Randolph city, Missouri – Racial and ethnic composition Note: the US Census treats Hispanic/Latino as an ethnic category. This table excludes Latinos from the racial categories and assigns them to a separate category. Hispanics/Latinos may be of any race.
| Race / Ethnicity (NH = Non-Hispanic) | Pop 2000 | Pop 2010 | Pop 2020 | % 2000 | % 2010 | % 2020 |
|---|---|---|---|---|---|---|
| White alone (NH) | 45 | 50 | 51 | 95.74% | 96.15% | 89.47% |
| Black or African American alone (NH) | 0 | 0 | 1 | 0.00% | 0.00% | 1.75% |
| Native American or Alaska Native alone (NH) | 0 | 0 | 0 | 0.00% | 0.00% | 0.00% |
| Asian alone (NH) | 0 | 1 | 0 | 0.00% | 1.92% | 0.00% |
| Native Hawaiian or Pacific Islander alone (NH) | 0 | 0 | 0 | 0.00% | 0.00% | 0.00% |
| Other race alone (NH) | 0 | 0 | 0 | 0.00% | 0.00% | 0.00% |
| Mixed race or Multiracial (NH) | 2 | 0 | 2 | 4.26% | 0.00% | 3.51% |
| Hispanic or Latino (any race) | 0 | 1 | 3 | 0.00% | 1.92% | 5.26% |
| Total | 47 | 52 | 57 | 100.00% | 100.00% | 100.00% |

===2010 census===
As of the census of 2010, there were 52 people, 24 households, and 14 families living in the city. The population density was 157.6 PD/sqmi. There were 26 housing units at an average density of 78.8 /sqmi. The racial makeup of the city was 98.1% White and 1.9% Asian. Hispanic or Latino of any race were 1.9% of the population.
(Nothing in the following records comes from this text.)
<file path="config.mk">
export PLATFORM = sky130hd
export DESIGN_NAME = debounce_edge_detect
export DESIGN_NICKNAME = d
export VERILOG_FILES = /design/src/rtl/debounce_pkg.sv /design/src/rtl/sync_2ff.sv /design/src/rtl/debounce_edge_detect.sv
export SDC_FILE = /design/constraint.sdc
export NUM_CORES = 1
export LEC_CHECK = 0
export ABC_AREA = 1
export ABC_CLOCK_PERIOD_IN_PS = 2500
export CAP_MARGIN = 20
export CORE_UTILIZATION = 30
export CTS_CLUSTER_DIAMETER = 80
export DETAILED_ROUTE_END_ITERATION = 8
export PLACE_DENSITY = 0.48
export SYNTH_ARGS = -nofsm -noshare
export SYNTH_HDL_FRONTEND = slang
export SYNTH_SLANG_ARGS = --single-unit
</file>
<file path="constraint.sdc">
create_clock -name clk -period 2.5 [get_ports clk]
set_input_delay 0.75 -clock clk [delete_from_list [all_inputs] [get_ports clk]]
set_output_delay 0.75 -clock clk [all_outputs]
set_load 0.005 [all_outputs]
</file>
There were 24 households, of which 20.8% had children under the age of 18 living with them, 41.7% were married couples living together, 12.5% had a female householder with no husband present, 4.2% had a male householder with no wife present, and 41.7% were non-families. 33.3% of all households were made up of individuals, and 8.4% had someone living alone who was 65 years of age or older. The average household size was 2.17 and the average family size was 2.71.
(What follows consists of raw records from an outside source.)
--- config.mk ---
export PLATFORM = sky130hd
export DESIGN_NAME = all_men_in_detector
export DESIGN_NICKNAME = d
export VERILOG_FILES = /design/src/rtl/all_men_in_detector.sv
export SDC_FILE = /design/constraint.sdc
export NUM_CORES = 1
export LEC_CHECK = 0
export ABC_AREA = 1
export BUFFER_PORTS_ARGS = -buffer_cell sky130_fd_sc_hd__clkbuf_2
export CAP_MARGIN = 0
export CORE_AREA = 2 2 39 41
export CTS_CLUSTER_DIAMETER = 120
export CTS_CLUSTER_SIZE = 10
export DETAILED_ROUTE_END_ITERATION = 8
export DIE_AREA = 0 0 41 43
export GPL_TIMING_DRIVEN = 0
export HOLD_SLACK_MARGIN = 0.06
export REMOVE_ABC_BUFFERS = 1
export SLEW_MARGIN = 20
export SYNTH_ARGS = -nofsm -noshare
export SYNTH_HDL_FRONTEND = slang
export SYNTH_SLANG_ARGS = --single-unit
--- constraint.sdc ---
create_clock -name clk -period 1.91 [get_ports clk]
set_input_delay 0 -clock clk [delete_from_list [all_inputs] [get_ports clk]]
set_output_delay 0 -clock clk [all_outputs]
set_load 0.01 [all_outputs]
The median age in the city was 47.5 years. 17.3% of residents were under the age of 18; 7.7% were between the ages of 18 and 24; 19.2% were from 25 to 44; 34.5% were from 45 to 64; and 21.2% were 65 years of age or older. The gender makeup of the city was 59.6% male and 40.4% female.

===2000 census===
As of the census of 2000, there were 47 people, 20 households, and 14 families living in the city. The population density was 137.7 PD/sqmi. There were 22 housing units at an average density of 64.5 /sqmi. The racial makeup of the city was 95.74% White, and 4.26% from two or more races.

There were 20 households, out of which 15.0% had children under the age of 18 living with them, 55.0% were married couples living together, 15.0% had a female householder with no husband present, and 30.0% were non-families. 20.0% of all households were made up of individuals, and 5.0% had someone living alone who was 65 years of age or older. The average household size was 2.35 and the average family size was 2.64.

In the city the population was spread out, with 14.9% under the age of 18, 6.4% from 18 to 24, 38.3% from 25 to 44, 21.3% from 45 to 64, and 19.1% who were 65 years of age or older. The median age was 39 years. For every 100 females, there were 123.8 males. For every 100 females age 18 and over, there were 110.5 males.

The median income for a household in the city was $53,750, and the median income for a family was $53,750. Males had a median income of $31,667 versus $35,000 for females. The per capita income for the city was $23,067. None of the population and none of the families were below the poverty line.

==Education==
Residents are zoned to North Kansas City School District. Randolph is zoned to Topping Elementary School, Maple Park Middle School, and Winnetonka High School.

Metropolitan Community College has the North Kansas City school district in its taxation area.

==Audit==
In 2010, Randolph was cited by Missouri State Auditor Susan Montee for violating the state's speed trap law, by funding over 73% of the city budget from traffic violations.